Scan the records below and report how many lines contain the word "awReq", giving the number by itself.

Supplied information below:

From an optimization exercise on the open Yosys and OpenROAD flow, aimed at small area, a short achievable clock period and few clock cycles; shortcuts taken in it are not production practice. Function was not checked in any run shown here: the RTL went through the layout flow alone. No activity file was given, so power comes from the tool's default toggle rates.

`flow/design.v`:
```
package axiPkg;
  typedef logic [31:0] addr_t;
  typedef logic [31:0] data_t;
  typedef logic [3:0]  strb_t;
  typedef logic [7:0]  id_t;
  typedef logic [7:0]  len_t;
  typedef logic [2:0]  prot_t;
  localparam int unsigned BeatBytes = 4;
  localparam int unsigned AddrReqBits = 32 + 8 + 8 + 2 + 3;
  localparam int unsigned WBeatBits   = 32 + 4;
  localparam int unsigned RBeatBits   = 32 + 2 + 8 + 1;
  localparam int unsigned BRspBits    = 2 + 8;
  typedef enum logic [1:0] {
    FIXED = 2'd0,
    INCR  = 2'd1
  } burst_e;
  typedef enum logic [1:0] {
    OKAY   = 2'd0,
    SLVERR = 2'd2,
    DECERR = 2'd3
  } resp_e;
  typedef struct packed {
    addr_t  addr;
    id_t    id;
    len_t   len;
    burst_e burst;
    prot_t  prot;
  } addrReq_t;
  typedef struct packed {
    data_t data;
    strb_t strb;
  } wBeat_t;
  typedef struct packed {
    data_t data;
    resp_e resp;
    id_t   id;
    logic  last;
  } rBeat_t;
  typedef struct packed {
    resp_e resp;
    id_t   id;
  } bRsp_t;
endpackage
package apbPkg;
  typedef enum logic [1:0] {
    IDLE   = 2'd0,
    SETUP  = 2'd1,
    ACCESS = 2'd2
  } apbState_e;
  typedef struct packed {
    logic [31:0]   paddr;
    logic [31:0]   pwdata;
    logic [3:0]    pstrb;
    logic [2:0]    pprot;
    logic          pwrite;
  } apbReq_t;
endpackage
module syncFifo #(
  parameter int unsigned Width = 8,
  parameter int unsigned Depth = 4
) (
  input  logic             pclk,
  input  logic             preset_n,
  input  logic [Width-1:0] inData,
  input  logic             inValid,
  output logic             inReady,
  output logic [Width-1:0] outData,
  output logic             outValid,
  input  logic             outReady
);
  localparam int unsigned PtrBits = (Depth > 1) ? $clog2(Depth) : 1;
  localparam int unsigned CntBits = $clog2(Depth + 1);
  logic [Width-1:0]   mem [Depth];
  logic [PtrBits-1:0] wrPtr;
  logic [PtrBits-1:0] rdPtr;
  logic [CntBits-1:0] count;
  logic               push;
  logic               pop;
  assign inReady  = (count != CntBits'(Depth));
  assign outValid = (count != '0);
  assign outData  = mem[rdPtr];
  assign push     = inValid & inReady;
  assign pop      = outValid & outReady;
  always_ff @(posedge pclk) begin
    if (push) begin
      mem[wrPtr] <= inData;
    end
  end
  always_ff @(posedge pclk or negedge preset_n) begin
    if (!preset_n) begin
      wrPtr <= '0;
      rdPtr <= '0;
      count <= '0;
    end else begin
      if (push) begin
        wrPtr <= (wrPtr == PtrBits'(Depth - 1)) ? '0 : wrPtr + 1'b1;
      end
      if (pop) begin
        rdPtr <= (rdPtr == PtrBits'(Depth - 1)) ? '0 : rdPtr + 1'b1;
      end
      case ({push, pop})
        2'b10:   count <= count + 1'b1;
        2'b01:   count <= count - 1'b1;
        default: count <= count;
      endcase
    end
  end
endmodule
module readPath #(
  parameter int unsigned FifoDepth = 4
) (
  input  logic             pclk,
  input  logic             preset_n,
  input  axiPkg::addrReq_t arReq,
  input  logic             arValid,
  output logic             arReady,
  output axiPkg::rBeat_t   rBeat,
  output logic             rValid,
  input  logic             rReady,
  output axiPkg::addrReq_t rdCmd,
  output logic             rdCmdValid,
  input  logic             rdCmdReady,
  input  axiPkg::rBeat_t   rdBeat,
  input  logic             rdBeatValid,
  output logic             rdBeatReady
);
  syncFifo #(
    .Width(axiPkg::AddrReqBits),
    .Depth(FifoDepth)
  ) arFifo_i (
    .pclk    (pclk),
    .preset_n(preset_n),
    .inData  (arReq),
    .inValid (arValid),
    .inReady (arReady),
    .outData (rdCmd),
    .outValid(rdCmdValid),
    .outReady(rdCmdReady)
  );
  syncFifo #(
    .Width(axiPkg::RBeatBits),
    .Depth(FifoDepth)
  ) rFifo_i (
    .pclk    (pclk),
    .preset_n(preset_n),
    .inData  (rdBeat),
    .inValid (rdBeatValid),
    .inReady (rdBeatReady),
    .outData (rBeat),
    .outValid(rValid),
    .outReady(rReady)
  );
endmodule
module writePath #(
  parameter int unsigned FifoDepth = 4
) (
  input  logic             pclk,
  input  logic             preset_n,
  input  axiPkg::addrReq_t awReq,
  input  logic             awValid,
  output logic             awReady,
  input  axiPkg::wBeat_t   wBeat,
  input  logic             wValid,
  output logic             wReady,
  output axiPkg::bRsp_t    bRsp,
  output logic             bValid,
  input  logic             bReady,
  output axiPkg::addrReq_t wrCmd,
  output logic             wrCmdValid,
  input  logic             wrCmdReady,
  output axiPkg::wBeat_t   wrData,
  output logic             wrDataValid,
  input  logic             wrDataReady,
  input  axiPkg::bRsp_t    wrRsp,
  input  logic             wrRspValid,
  output logic             wrRspReady
);
  syncFifo #(
    .Width(axiPkg::AddrReqBits),
    .Depth(FifoDepth)
  ) awFifo_i (
    .pclk    (pclk),
    .preset_n(preset_n),
    .inData  (awReq),
    .inValid (awValid),
    .inReady (awReady),
    .outData (wrCmd),
    .outValid(wrCmdValid),
    .outReady(wrCmdReady)
  );
  syncFifo #(
    .Width(axiPkg::WBeatBits),
    .Depth(FifoDepth)
  ) wFifo_i (
    .pclk    (pclk),
    .preset_n(preset_n),
    .inData  (wBeat),
    .inValid (wValid),
    .inReady (wReady),
    .outData (wrData),
    .outValid(wrDataValid),
    .outReady(wrDataReady)
  );
  syncFifo #(
    .Width(axiPkg::BRspBits),
    .Depth(FifoDepth)
  ) bFifo_i (
    .pclk    (pclk),
    .preset_n(preset_n),
    .inData  (wrRsp),
    .inValid (wrRspValid),
    .inReady (wrRspReady),
    .outData (bRsp),
    .outValid(bValid),
    .outReady(bReady)
  );
endmodule
module apbSequencer #(
  parameter int unsigned NumSlaves = 4,
  parameter int unsigned WinBits   = 12
) (
  input  logic                           pclk,
  input  logic                           preset_n,
  input  axiPkg::addrReq_t               rdCmd,
  input  logic                           rdCmdValid,
  output logic                           rdCmdReady,
  output axiPkg::rBeat_t                 rdBeat,
  output logic                           rdBeatValid,
  input  logic                           rdBeatReady,
  input  axiPkg::addrReq_t               wrCmd,
  input  logic                           wrCmdValid,
  output logic                           wrCmdReady,
  input  axiPkg::wBeat_t                 wrData,
  input  logic                           wrDataValid,
  output logic                           wrDataReady,
  output axiPkg::bRsp_t                  wrRsp,
  output logic                           wrRspValid,
  input  logic                           wrRspReady,
  output apbPkg::apbReq_t                apbReq,
  output logic [NumSlaves-1:0]           psel,
  output logic                           penable,
  input  logic [NumSlaves-1:0]           pready,
  input  logic [NumSlaves-1:0][31:0]   prdata,
  input  logic [NumSlaves-1:0]           pslverr
);
  localparam int unsigned AddrBits = 32;
  localparam int unsigned IdxBits  = AddrBits - WinBits;
  apbPkg::apbState_e    state;
  logic                 active;
  logic                 isWrite;
  logic                 lastWrite;
  logic                 pickWrite;
  axiPkg::addr_t        curAddr;
  axiPkg::len_t         beatCnt;
  axiPkg::resp_e        wrErr;
  axiPkg::addrReq_t     cmd;
  axiPkg::addrReq_t     newCmd;
  logic [IdxBits-1:0]   winIdx;
  logic [NumSlaves-1:0] slvHit;
  logic                 decErr;
  logic                 readySel;
  logic                 errSel;
  axiPkg::data_t        rdataSel;
  axiPkg::resp_e        beatResp;
  axiPkg::resp_e        burstResp;
  logic                 beatGo;
  logic                 beatDone;
  logic                 lastBeat;
  assign pickWrite = wrCmdValid & (~rdCmdValid | ~lastWrite);
  assign newCmd    = pickWrite ? wrCmd : rdCmd;
  assign cmd       = isWrite ? wrCmd : rdCmd;
  assign winIdx = curAddr[AddrBits-1:WinBits];
  always_comb begin
    for (int k = 0; k < NumSlaves; k++) begin
      slvHit[k] = (winIdx == IdxBits'(k));
    end
  end
  assign decErr   = ~|slvHit;
  assign readySel = |(pready & slvHit);
  assign errSel   = |(pslverr & slvHit);
  always_comb begin
    rdataSel = '0;
    for (int k = 0; k < NumSlaves; k++) begin
      if (slvHit[k]) begin
        rdataSel = prdata[k];
      end
    end
  end
  always_comb begin
    if (decErr) begin
      beatResp = axiPkg::DECERR;
    end else if (errSel) begin
      beatResp = axiPkg::SLVERR;
    end else begin
      beatResp = axiPkg::OKAY;
    end
  end
  assign burstResp = (beatResp > wrErr) ? beatResp : wrErr;
  assign lastBeat = (beatCnt == cmd.len);
  assign beatGo   = isWrite ? (wrDataValid & (wrRspReady | (beatCnt != '0))) : rdBeatReady;
  assign beatDone = (state == apbPkg::ACCESS) & (decErr | readySel);
  always_ff @(posedge pclk or negedge preset_n) begin
    if (!preset_n) begin
      state     <= apbPkg::IDLE;
      active    <= 1'b0;
      isWrite   <= 1'b0;
      lastWrite <= 1'b1;
      curAddr   <= '0;
      beatCnt   <= '0;
      wrErr     <= axiPkg::OKAY;
    end else begin
      case (state)
        apbPkg::IDLE: begin
          if (!active) begin
            if (rdCmdValid | wrCmdValid) begin
              active    <= 1'b1;
              isWrite   <= pickWrite;
              lastWrite <= pickWrite;
              curAddr   <= newCmd.addr;
              beatCnt   <= '0;
              wrErr     <= axiPkg::OKAY;
            end
          end else if (beatGo) begin
            state <= apbPkg::SETUP;
          end
        end
        apbPkg::SETUP: begin
          state <= apbPkg::ACCESS;
        end
        apbPkg::ACCESS: begin
          if (beatDone) begin
            state <= apbPkg::IDLE;
            wrErr <= burstResp;
            if (lastBeat) begin
              active <= 1'b0;
            end else begin
              beatCnt <= beatCnt + 1'b1;
              if (cmd.burst != axiPkg::FIXED) begin
                curAddr <= curAddr + axiPkg::addr_t'(axiPkg::BeatBytes);
              end
            end
          end
        end
        default: begin
          state <= apbPkg::IDLE;
        end
      endcase
    end
  end
  assign psel    = (state == apbPkg::IDLE) ? '0 : slvHit;
  assign penable = (state == apbPkg::ACCESS);
  always_comb begin
    apbReq.paddr  = curAddr;
    apbReq.pwdata = isWrite ? wrData.data : '0;
    apbReq.pstrb  = isWrite ? wrData.strb : '0;
    apbReq.pprot  = cmd.prot;
    apbReq.pwrite = isWrite;
  end
  assign rdBeatValid = beatDone & ~isWrite;
  assign rdCmdReady  = beatDone & ~isWrite & lastBeat;
  assign wrDataReady = beatDone & isWrite;
  assign wrCmdReady  = beatDone & isWrite & lastBeat;
  assign wrRspValid  = beatDone & isWrite & lastBeat;
  always_comb begin
    rdBeat.data = rdataSel;
    rdBeat.resp = beatResp;
    rdBeat.id   = rdCmd.id;
    rdBeat.last = lastBeat;
    wrRsp.resp  = burstResp;
    wrRsp.id    = wrCmd.id;
  end
endmodule
module axiApbBridge #(
  parameter int unsigned NumSlaves = 4,
  parameter int unsigned WinBits   = 12,
  parameter int unsigned FifoDepth = 4
) (
  input  logic                           pclk,
  input  logic                           preset_n,
  input  axiPkg::addrReq_t               arReq,
  input  logic                           arValid,
  output logic                           arReady,
  input  axiPkg::addrReq_t               awReq,
  input  logic                           awValid,
  output logic                           awReady,
  input  axiPkg::wBeat_t                 wBeat,
  input  logic                           wValid,
  output logic                           wReady,
  output axiPkg::rBeat_t                 rBeat,
  output logic                           rValid,
  input  logic                           rReady,
  output axiPkg::bRsp_t                  bRsp,
  output logic                           bValid,
  input  logic                           bReady,
  output apbPkg::apbReq_t                apbReq,
  output logic [NumSlaves-1:0]           psel,
  output logic                           penable,
  input  logic [NumSlaves-1:0]           pready,
  input  logic [NumSlaves-1:0][31:0]   prdata,
  input  logic [NumSlaves-1:0]           pslverr
);
  axiPkg::addrReq_t rdCmd;
  logic             rdCmdValid;
  logic             rdCmdReady;
  axiPkg::rBeat_t   rdBeat;
  logic             rdBeatValid;
  logic             rdBeatReady;
  axiPkg::addrReq_t wrCmd;
  logic             wrCmdValid;
  logic             wrCmdReady;
  axiPkg::wBeat_t   wrData;
  logic             wrDataValid;
  logic             wrDataReady;
  axiPkg::bRsp_t    wrRsp;
  logic             wrRspValid;
  logic             wrRspReady;
  readPath #(.FifoDepth(FifoDepth)) readPath_i (
    .pclk, .preset_n,
    .arReq, .arValid, .arReady,
    .rBeat, .rValid, .rReady,
    .rdCmd, .rdCmdValid, .rdCmdReady,
    .rdBeat, .rdBeatValid, .rdBeatReady
  );
  writePath #(.FifoDepth(FifoDepth)) writePath_i (
    .pclk, .preset_n,
    .awReq, .awValid, .awReady,
    .wBeat, .wValid, .wReady,
    .bRsp, .bValid, .bReady,
    .wrCmd, .wrCmdValid, .wrCmdReady,
    .wrData, .wrDataValid, .wrDataReady,
    .wrRsp, .wrRspValid, .wrRspReady
  );
  apbSequencer #(
    .NumSlaves(NumSlaves),
    .WinBits  (WinBits)
  ) apbSequencer_i (
    .pclk, .preset_n,
    .rdCmd, .rdCmdValid, .rdCmdReady,
    .rdBeat, .rdBeatValid, .rdBeatReady,
    .wrCmd, .wrCmdValid, .wrCmdReady,
    .wrData, .wrDataValid, .wrDataReady,
    .wrRsp, .wrRspValid, .wrRspReady,
    .apbReq, .psel, .penable,
    .pready, .prdata, .pslverr
  );
endmodule
module axiApbBridgeTop (
  input  logic         pclk,
  input  logic         preset_n,
  input  logic [31:0]  ar_addr,
  input  logic [7:0]   ar_id,
  input  logic [7:0]   ar_len,
  input  logic [1:0]   ar_burst,
  input  logic [2:0]   ar_prot,
  input  logic         ar_valid,
  output logic         ar_ready,
  input  logic [31:0]  aw_addr,
  input  logic [7:0]   aw_id,
  input  logic [7:0]   aw_len,
  input  logic [1:0]   aw_burst,
  input  logic [2:0]   aw_prot,
  input  logic         aw_valid,
  output logic         aw_ready,
  input  logic [31:0]  w_data,
  input  logic [3:0]   w_strb,
  input  logic         w_valid,
  output logic         w_ready,
  output logic [31:0]  r_data,
  output logic [1:0]   r_resp,
  output logic [7:0]   r_id,
  output logic         r_last,
  output logic         r_valid,
  input  logic         r_ready,
  output logic [1:0]   b_resp,
  output logic [7:0]   b_id,
  output logic         b_valid,
  input  logic         b_ready,
  output logic [31:0]  paddr,
  output logic [31:0]  pwdata,
  output logic [3:0]   pstrb,
  output logic [2:0]   pprot,
  output logic         pwrite,
  output logic [3:0]   psel,
  output logic         penable,
  input  logic [3:0]   pready,
  input  logic [127:0] prdata,
  input  logic [3:0]   pslverr
);
  logic        act;        
  logic        wr;         
  logic        acc;        
  logic [11:2] curAddr;    
  logic [3:0]  oh;         
  logic        upZero;     
  logic        upOnes;     
  logic [7:0]  left;       
  logic        last;       
  logic [1:0]  wrErr;      
  logic        rv;         
  logic        rl;
  logic [31:0] rd;
  logic [1:0]  rr;
  logic        bv;
  logic        fA;         
  logic        fW;         
  logic        fR;         
  logic [3:0]  hit;
  logic        dec;
  logic        fixed;
  logic        done;
  logic        decDone;
  logic        fin;
  logic        setup;
  logic [1:0]  beatResp;
  logic        rdAvail;
  logic        wrAvail;
  logic        free;
  logic        start;
  logic        pickW;
  logic [31:0] rdSel;
  logic [3:0]  sWA;
  logic        step;
  logic [11:2] incMask;
  logic [7:0]  decMask;
  logic        dW;
  logic        rdSel1;
  logic [4:0]  awBits;
  logic [4:0]  arBits;
  logic [4:0]  xAw;
  logic [4:0]  xAr;
  logic [4:0]  cmdBits;
  logic [1:0]  cmdLow;
  logic [3:0]  sAn;
  logic [3:0]  sW;
  logic [3:0]  sR;
  logic [3:0]  xW;
  logic [3:0]  xR;
  logic [3:0]  xP;
  logic        actN;
  logic        wrN;
  logic        accN;
  logic        rvN;
  logic        decN;
  assign hit = oh & {4{upZero}};
  assign dec = ~upZero;
  assign done    = acc & |(pready & oh);
  assign decDone = act & dec & (wr ? w_valid : ~rv);
  assign fin     = done | decDone;
  assign setup   = act & ~acc & ~dec & (wr ? w_valid : (~rv | r_ready));
  assign beatResp = dec ? 2'd3 : (|(pslverr & hit) ? 2'd2 : 2'd0);
  assign rdAvail = ar_valid & ~(act & ~wr) & ~(rv & rl);
  assign wrAvail = aw_valid & ~(act & wr) & ~bv;
  assign free    = ~act | (fin & last);
  assign start   = free & (rdAvail | wrAvail);
  assign pickW   = wrAvail & (~rdAvail | ~wr);
  assign fixed   = wr ? (aw_burst == 2'd0) : (ar_burst == 2'd0);
  always_comb begin
    rdSel = '0;
    for (int k = 0; k < 4; k++) begin
      rdSel = rdSel | (prdata[32*k +: 32] & {32{hit[k] & ~rv}});
    end
  end
  assign upOnes = wr ? (&aw_addr[31:14]) : (&ar_addr[31:14]);
  always_comb begin
    actN = start | (act & ~(fin & last));
    wrN  = start ? pickW : wr;
    accN = acc ? ~done : setup;
    rvN  = (fin & ~wr) | (rv & ~r_ready);
    if (start) begin
      decN = pickW ? (aw_addr[31:14] != '0) : (ar_addr[31:14] != '0);
    end else if (fin && !fixed && oh[3] && (&curAddr[11:2])) begin
      decN = ~upOnes;
    end else begin
      decN = dec;
    end
  end
  always_ff @(posedge pclk or negedge preset_n) begin
    if (!preset_n) begin
      act <= 1'b0;
      wr     <= 1'b0;
      acc <= 1'b0;
      rv  <= 1'b0;
      bv  <= 1'b0;
      fA  <= 1'b0;
      fW  <= 1'b0;
      fR  <= 1'b0;
    end else begin
      act <= actN;
      wr  <= wrN;
      acc <= accN;
      rv  <= rvN;
      if (fin & wr & last) begin
        bv <= 1'b1;
      end else if (b_ready) begin
        bv <= 1'b0;
      end
      fA  <= accN | (actN & ~decN & ~wrN & ~rvN);
      fW  <= actN & ~accN & ~decN & wrN;
      fR  <= actN & ~accN & ~decN & ~wrN & rvN;
    end
  end
  assign step = fin & ~fixed;
  always_comb begin
    incMask[2] = 1'b1;
    for (int i = 3; i <= 11; i++) begin
      incMask[i] = incMask[i-1] & curAddr[i-1];
    end
    decMask[0] = 1'b1;
    for (int i = 1; i <= 7; i++) begin
      decMask[i] = decMask[i-1] & ~left[i-1];
    end
  end
  always_ff @(posedge pclk) begin
    if (start) begin
      curAddr <= pickW ? aw_addr[11:2] : ar_addr[11:2];
      left    <= pickW ? aw_len : ar_len;
    end else begin
      curAddr <= curAddr ^ (incMask & {10{step}});
      left    <= left ^ (decMask & {8{fin}});
    end
    if (start) begin
      for (int k = 0; k < 4; k++) begin
        oh[k] <= pickW ? (aw_addr[13:12] == 2'(k)) : (ar_addr[13:12] == 2'(k));
      end
      upZero  <= pickW ? (aw_addr[31:14] == '0) : (ar_addr[31:14] == '0);
      last    <= pickW ? (aw_len == '0) : (ar_len == '0);
    end else if (fin) begin
      last <= (left == 8'd1);
      if (!fixed) begin
        if (&curAddr) begin
          oh <= {oh[2:0], oh[3]};
          if (oh[3]) begin
            upZero <= upOnes;
          end
        end
      end
    end
    wrErr <= {2{~(start & pickW)}} & (wrErr | (beatResp & {2{fin & wr}}));
    rd <= rdSel | (rd & {32{rv}});
    if (!rv) begin
      rr <= beatResp;
      rl <= last;
    end
  end
  assign sAn = ~(oh & {4{fA}});
  assign sW  = oh & {4{fW}};
  assign sR  = oh & {4{fR}};
  for (genvar k = 0; k < 4; k++) begin : g_psel
    nand2Gate wGate_i (.a(sW[k]), .b(w_valid), .y(xW[k]));
    nand2Gate rGate_i (.a(sR[k]), .b(r_ready), .y(xR[k]));
    nand3Gate sGate_i (.a(sAn[k]), .b(xW[k]), .c(xR[k]), .y(psel[k]));
  end
  assign penable = acc;
  assign paddr   = {18'd0, oh[3] | oh[2], oh[3] | oh[1], curAddr, cmdLow};
  assign pwrite  = wr;
  for (genvar k = 0; k < 5; k++) begin : g_cmd
    nand2Gate awGate_i (.a(wr), .b(awBits[k]), .y(xAw[k]));
    nand2Gate arGate_i (.a(rdSel1), .b(arBits[k]), .y(xAr[k]));
    nand2Gate oGate_i (.a(xAw[k]), .b(xAr[k]), .y(cmdBits[k]));
  end
  assign rdSel1  = ~wr;
  assign awBits  = {aw_prot, aw_addr[1:0]};
  assign arBits  = {ar_prot, ar_addr[1:0]};
  assign pprot   = cmdBits[4:2];
  assign cmdLow  = cmdBits[1:0];
  assign pwdata  = w_data;
  assign pstrb   = w_strb & {4{wr}};
  assign sWA     = oh & {4{acc & wr}};
  assign dW      = act & dec & wr;
  for (genvar k = 0; k < 3; k++) begin : g_wready
    nand2Gate pGate_i (.a(sWA[k]), .b(pready[k]), .y(xP[k]));
  end
  a21oiGate pGate3_i (.a1(sWA[3]), .a2(pready[3]), .b1(dW), .y(xP[3]));
  nand4Gate wGate_i (.a(xP[0]), .b(xP[1]), .c(xP[2]), .d(xP[3]), .y(w_ready));
  assign r_valid  = rv;
  assign r_data   = rd;
  assign r_resp   = rr;
  assign r_last   = rl;
  assign r_id     = ar_id;
  assign ar_ready = rv & rl & r_ready;
  assign b_valid  = bv;
  assign b_resp   = wrErr;
  assign b_id     = aw_id;
  assign aw_ready = bv & b_ready;
endmodule
module nand2Gate (
  input  logic a,
  input  logic b,
  output logic y
);
  assign y = ~(a & b);
endmodule
module nand3Gate (
  input  logic a,
  input  logic b,
  input  logic c,
  output logic y
);
  assign y = ~(a & b & c);
endmodule
module nand4Gate (
  input  logic a,
  input  logic b,
  input  logic c,
  input  logic d,
  output logic y
);
  assign y = ~(a & b & c & d);
endmodule
module a21oiGate (
  input  logic a1,
  input  logic a2,
  input  logic b1,
  output logic y
);
  assign y = ~((a1 & a2) | b1);
endmodule
```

End of Supplied information.

__Result below__:
4